[Stored data]
BEGIN
--- src/design/stlc_lane_regs.sv ---
// Transmit lane control register bank with AXI4-Lite slave and per-lane drive code outputs.
//
// The register addresses and the AXI4-Lite interface to the registers are this design's own decisions.
`timescale 1ns/1ps

// What this block does
// - Writes update only lanes chosen by lane_select.
// - Settings persist for all lanes, selected or not.
// - Fine slew rate2, bits 25:23, reset zero.
// - Slew disable forces maximum slew, ignores slew fields.
// - Amplitude boost bits 28:27, reset one, monotonic.
// - Rate1 full-swing level bits 4:0, reset 0x11.
// - Rate1 fine de-emphasis bits 7:5, reset 0x4.
// - Low swing disables de-emphasis on all lanes.
// - Rate2 light level bits 12:8, reset 0x17.
module stlc_lane_regs #(
	parameter int unsigned NUM_LANES = 4
) (
	input wire logic aclk,
	input wire logic aresetn,
	input wire logic soft_reset,
	input wire logic [stlc_pkg::STLC_ADDR_W-1:0] s_axi_awaddr,
	input wire logic [2:0] s_axi_awprot,
	input wire logic s_axi_awvalid,
	output logic s_axi_awready,
	input wire logic [stlc_pkg::STLC_DATA_W-1:0] s_axi_wdata,
	input wire logic [stlc_pkg::STLC_STRB_W-1:0] s_axi_wstrb,
	input wire logic s_axi_wvalid,
	output logic s_axi_wready,
	output logic [1:0] s_axi_bresp,
	output logic s_axi_bvalid,
	input wire logic s_axi_bready,
	input wire logic [stlc_pkg::STLC_ADDR_W-1:0] s_axi_araddr,
	input wire logic [2:0] s_axi_arprot,
	input wire logic s_axi_arvalid,
	output logic s_axi_arready,
	output logic [stlc_pkg::STLC_DATA_W-1:0] s_axi_rdata,
	output logic [1:0] s_axi_rresp,
	output logic s_axi_rvalid,
	input wire logic s_axi_rready,
	output stlc_pkg::stlc_lane_drv_t [NUM_LANES-1:0] tx_drive
);
	import stlc_pkg::*;

	// ----------------------------------------------------------------
	// State
	// ----------------------------------------------------------------
	typedef struct packed {
		logic awready;
		logic wready;
		logic aw_got;
		logic w_got;
		logic [STLC_ADDR_W-1:0] awaddr;
		logic [STLC_DATA_W-1:0] wdata;
		logic [STLC_STRB_W-1:0] wstrb;
		logic bvalid;
		logic [1:0] bresp;
		logic arready;
		logic rvalid;
		logic [1:0] rresp;
		logic [STLC_DATA_W-1:0] rdata;
		stlc_ctrl_t ctrl;
		stlc_lane_cfg_t [NUM_LANES-1:0] cfg;
		stlc_lane_drv_t [NUM_LANES-1:0] drv;
	} stlc_state_t;

	localparam stlc_state_t ST_RST = '{ctrl: STLC_CTRL_RST, cfg: {NUM_LANES{STLC_CFG_RST}}, default: '0};

	stlc_state_t s_r;
	stlc_state_t s_nxt;
	logic wr_fire;
	logic rd_fire;

	// ----------------------------------------------------------------
	// Functions
	// ----------------------------------------------------------------
	// Byte-lane merge of a write into an existing register image.
	function automatic logic [STLC_DATA_W-1:0] merge_word(input logic [STLC_DATA_W-1:0] old_w,
		input logic [STLC_DATA_W-1:0] new_w, input logic [STLC_STRB_W-1:0] strb);
		logic [STLC_DATA_W-1:0] m;
		m = '0;
		for (int b = 0; b < STLC_STRB_W; b++) begin
			m[b*8 +: 8] = {8{strb[b]}};
		end
		return (old_w & ~m) | (new_w & m);
	endfunction : merge_word

	function automatic logic [STLC_DATA_W-1:0] ctrl_word(input stlc_ctrl_t c);
		logic [STLC_DATA_W-1:0] w;
		w = '0;
		w[STLC_LANE_SEL_LSB +: STLC_LANE_SEL_W] = c.lane_select;
		w[STLC_RATE2_BIT] = c.rate2;
		w[STLC_DEEMPH_SEL_BIT] = c.deemph_select;
		w[STLC_LOW_SWING_BIT] = c.low_swing;
		return w;
	endfunction : ctrl_word

	// Bits 31:29 and everything below the slew fields stay zero here.
	function automatic logic [STLC_DATA_W-1:0] slew_word(input stlc_lane_cfg_t c);
		logic [STLC_DATA_W-1:0] w;
		w = '0;
		w[STLC_FSLEW2_LSB +: $bits(c.fine_slew_rate2)] = c.fine_slew_rate2;
		w[STLC_SLEW_DIS_BIT] = c.slew_disable;
		w[STLC_BOOST_LSB +: $bits(c.amplitude_boost)] = c.amplitude_boost;
		return w;
	endfunction : slew_word

	function automatic logic [STLC_DATA_W-1:0] volt_word(input stlc_lane_cfg_t c);
		logic [STLC_DATA_W-1:0] w;
		w = '0;
		w[STLC_LVL1_LSB +: $bits(c.full_swing_level_rate1)] = c.full_swing_level_rate1;
		w[STLC_DEEMPH1_LSB +: $bits(c.fine_deemph_rate1)] = c.fine_deemph_rate1;
		w[STLC_LVL2_LSB +: $bits(c.full_swing_level_rate2_light)] = c.full_swing_level_rate2_light;
		return w;
	endfunction : volt_word

	function automatic logic [STLC_DATA_W-1:0] status_word(input stlc_lane_drv_t d);
		logic [STLC_DATA_W-1:0] w;
		w = '0;
		w[STLC_ST_LEVEL_LSB +: $bits(d.level)] = d.level;
		w[STLC_ST_DEEMPH_LSB +: $bits(d.deemph)] = d.deemph;
		w[STLC_ST_FSLEW_LSB +: $bits(d.fine_slew)] = d.fine_slew;
		w[STLC_ST_BOOST_LSB +: $bits(d.boost)] = d.boost;
		w[STLC_ST_DEEMPH_EN_BIT] = d.deemph_en;
		w[STLC_ST_SLEW_MAX_BIT] = d.slew_max;
		w[STLC_ST_LEVEL_APPLY_BIT] = d.level_apply;
		w[STLC_ST_FSLEW_APPLY_BIT] = d.fine_slew_apply;
		w[STLC_ST_DEEMPH_APPLY_BIT] = d.deemph_apply;
		return w;
	endfunction : status_word

	// Lowest selected lane is the one that reads back; lane 0 if none selected.
	function automatic int unsigned lane_pick(input logic [STLC_LANE_SEL_W-1:0] sel);
		int unsigned k;
		k = 0;
		for (int i = NUM_LANES - 1; i >= 0; i--) begin
			if (sel[i]) begin
				k = i;
			end
		end
		return k;
	endfunction : lane_pick

	function automatic logic addr_mapped(input logic [STLC_ADDR_W-1:0] a);
		logic [STLC_ADDR_W-1:STLC_WORD_LSB] w;
		w = a[STLC_ADDR_W-1:STLC_WORD_LSB];
		return w == STLC_OFS_LANE_CTRL[STLC_ADDR_W-1:STLC_WORD_LSB] ||
			w == STLC_OFS_SLEW_BOOST[STLC_ADDR_W-1:STLC_WORD_LSB] ||
			w == STLC_OFS_VOLT_DEEMPH[STLC_ADDR_W-1:STLC_WORD_LSB] ||
			w == STLC_OFS_STATUS[STLC_ADDR_W-1:STLC_WORD_LSB];
	endfunction : addr_mapped

	function automatic logic addr_is(input logic [STLC_ADDR_W-1:0] a, input logic [STLC_ADDR_W-1:0] ofs);
		return a[STLC_ADDR_W-1:STLC_WORD_LSB] == ofs[STLC_ADDR_W-1:STLC_WORD_LSB];
	endfunction : addr_is

	// ----------------------------------------------------------------
	// Next state
	// ----------------------------------------------------------------
	always_comb begin
		logic [STLC_DATA_W-1:0] img;
		int unsigned pick;
		s_nxt = s_r;
		img = '0;
		pick = lane_pick(s_r.ctrl.lane_select);
		wr_fire = s_r.aw_got && s_r.w_got && !s_r.bvalid;
		rd_fire = s_axi_arvalid && s_r.arready;

		// Write address and data are latched independently, in either order.
		if (s_axi_awvalid && s_r.awready) begin
			s_nxt.aw_got = 1'b1;
			s_nxt.awaddr = s_axi_awaddr;
		end
		if (s_axi_wvalid && s_r.wready) begin
			s_nxt.w_got = 1'b1;
			s_nxt.wdata = s_axi_wdata;
			s_nxt.wstrb = s_axi_wstrb;
		end
		if (s_r.bvalid && s_axi_bready) begin
			s_nxt.bvalid = 1'b0;
		end

		// A non-fundamental reset clears only the lane control register.
		if (soft_reset) begin
			s_nxt.ctrl = STLC_CTRL_RST;
		end

		if (wr_fire) begin
			s_nxt.aw_got = 1'b0;
			s_nxt.w_got = 1'b0;
			s_nxt.bvalid = 1'b1;
			s_nxt.bresp = addr_mapped(s_r.awaddr) ? STLC_RESP_OKAY : STLC_RESP_SLVERR;
			if (addr_is(s_r.awaddr, STLC_OFS_LANE_CTRL)) begin
				img = merge_word(ctrl_word(s_r.ctrl), s_r.wdata, s_r.wstrb);
				s_nxt.ctrl.lane_select = img[STLC_LANE_SEL_LSB +: STLC_LANE_SEL_W];
				s_nxt.ctrl.rate2 = img[STLC_RATE2_BIT];
				s_nxt.ctrl.deemph_select = img[STLC_DEEMPH_SEL_BIT];
				s_nxt.ctrl.low_swing = img[STLC_LOW_SWING_BIT];
			end
			for (int i = 0; i < NUM_LANES; i++) begin
				if (s_r.ctrl.lane_select[i] && addr_is(s_r.awaddr, STLC_OFS_SLEW_BOOST)) begin
					img = merge_word(slew_word(s_r.cfg[i]), s_r.wdata, s_r.wstrb);
					s_nxt.cfg[i].fine_slew_rate2 = img[STLC_FSLEW2_LSB +: 3];
					s_nxt.cfg[i].slew_disable = img[STLC_SLEW_DIS_BIT];
					s_nxt.cfg[i].amplitude_boost = img[STLC_BOOST_LSB +: 2];
				end
				if (s_r.ctrl.lane_select[i] && addr_is(s_r.awaddr, STLC_OFS_VOLT_DEEMPH)) begin
					img = merge_word(volt_word(s_r.cfg[i]), s_r.wdata, s_r.wstrb);
					s_nxt.cfg[i].full_swing_level_rate1 = img[STLC_LVL1_LSB +: 5];
					s_nxt.cfg[i].fine_deemph_rate1 = img[STLC_DEEMPH1_LSB +: 3];
					s_nxt.cfg[i].full_swing_level_rate2_light = img[STLC_LVL2_LSB +: 5];
				end
			end
		end

		// Reads answer one cycle after the address is taken.
		if (s_r.rvalid && s_axi_rready) begin
			s_nxt.rvalid = 1'b0;
		end
		if (rd_fire) begin
			s_nxt.rvalid = 1'b1;
			s_nxt.rresp = addr_mapped(s_axi_araddr) ? STLC_RESP_OKAY : STLC_RESP_SLVERR;
			if (addr_is(s_axi_araddr, STLC_OFS_LANE_CTRL)) begin
				s_nxt.rdata = ctrl_word(s_r.ctrl);
			end else if (addr_is(s_axi_araddr, STLC_OFS_SLEW_BOOST)) begin
				s_nxt.rdata = slew_word(s_r.cfg[pick]);
			end else if (addr_is(s_axi_araddr, STLC_OFS_VOLT_DEEMPH)) begin
				s_nxt.rdata = volt_word(s_r.cfg[pick]);
			end else begin
				s_nxt.rdata = status_word(s_r.drv[pick]);
			end
		end

		s_nxt.awready = !s_nxt.aw_got && !s_nxt.bvalid;
		s_nxt.wready = !s_nxt.w_got && !s_nxt.bvalid;
		s_nxt.arready = !s_nxt.rvalid;

		// Drive codes per lane from the stored settings and the port mode.
		for (int i = 0; i < NUM_LANES; i++) begin
			s_nxt.drv[i].boost = s_r.cfg[i].amplitude_boost;
			s_nxt.drv[i].slew_max = s_r.cfg[i].slew_disable;
			s_nxt.drv[i].fine_slew_apply = s_r.ctrl.rate2 && !s_r.cfg[i].slew_disable;
			s_nxt.drv[i].fine_slew = s_nxt.drv[i].fine_slew_apply ? s_r.cfg[i].fine_slew_rate2 : '0;
			s_nxt.drv[i].deemph_en = !s_r.ctrl.low_swing;
			s_nxt.drv[i].deemph_apply = !s_r.ctrl.low_swing && !s_r.ctrl.rate2;
			s_nxt.drv[i].deemph = s_nxt.drv[i].deemph_apply ? s_r.cfg[i].fine_deemph_rate1 : '0;
			s_nxt.drv[i].level_apply = !s_r.ctrl.low_swing &&
				(!s_r.ctrl.rate2 || s_r.ctrl.deemph_select == STLC_DEEMPH_3P5DB);
			s_nxt.drv[i].level = s_r.ctrl.rate2 ? s_r.cfg[i].full_swing_level_rate2_light
				: s_r.cfg[i].full_swing_level_rate1;
		end
	end

	// Only the fundamental reset returns the sticky lane settings to their defaults.
	always_ff @(posedge aclk) begin
		if (!aresetn) begin
			s_r <= ST_RST;
		end else begin
			s_r <= s_nxt;
		end
	end

	assign s_axi_awready = s_r.awready;
	assign s_axi_wready = s_r.wready;
	assign s_axi_bvalid = s_r.bvalid;
	assign s_axi_bresp = s_r.bresp;
	assign s_axi_arready = s_r.arready;
	assign s_axi_rvalid = s_r.rvalid;
	assign s_axi_rresp = s_r.rresp;
	assign s_axi_rdata = s_r.rdata;
	assign tx_drive = s_r.drv;

	for (genvar g = 0; g < NUM_LANES; g++) begin : g_lane_chk

	end
endmodule : stlc_lane_regs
END
#### Activity:
Please retype exactly the line containing "for (genvar g" and each line after it to the end of the records, and nothing more.

#### Answer to the problem:
	for (genvar g = 0; g < NUM_LANES; g++) begin : g_lane_chk

	end
endmodule : stlc_lane_regs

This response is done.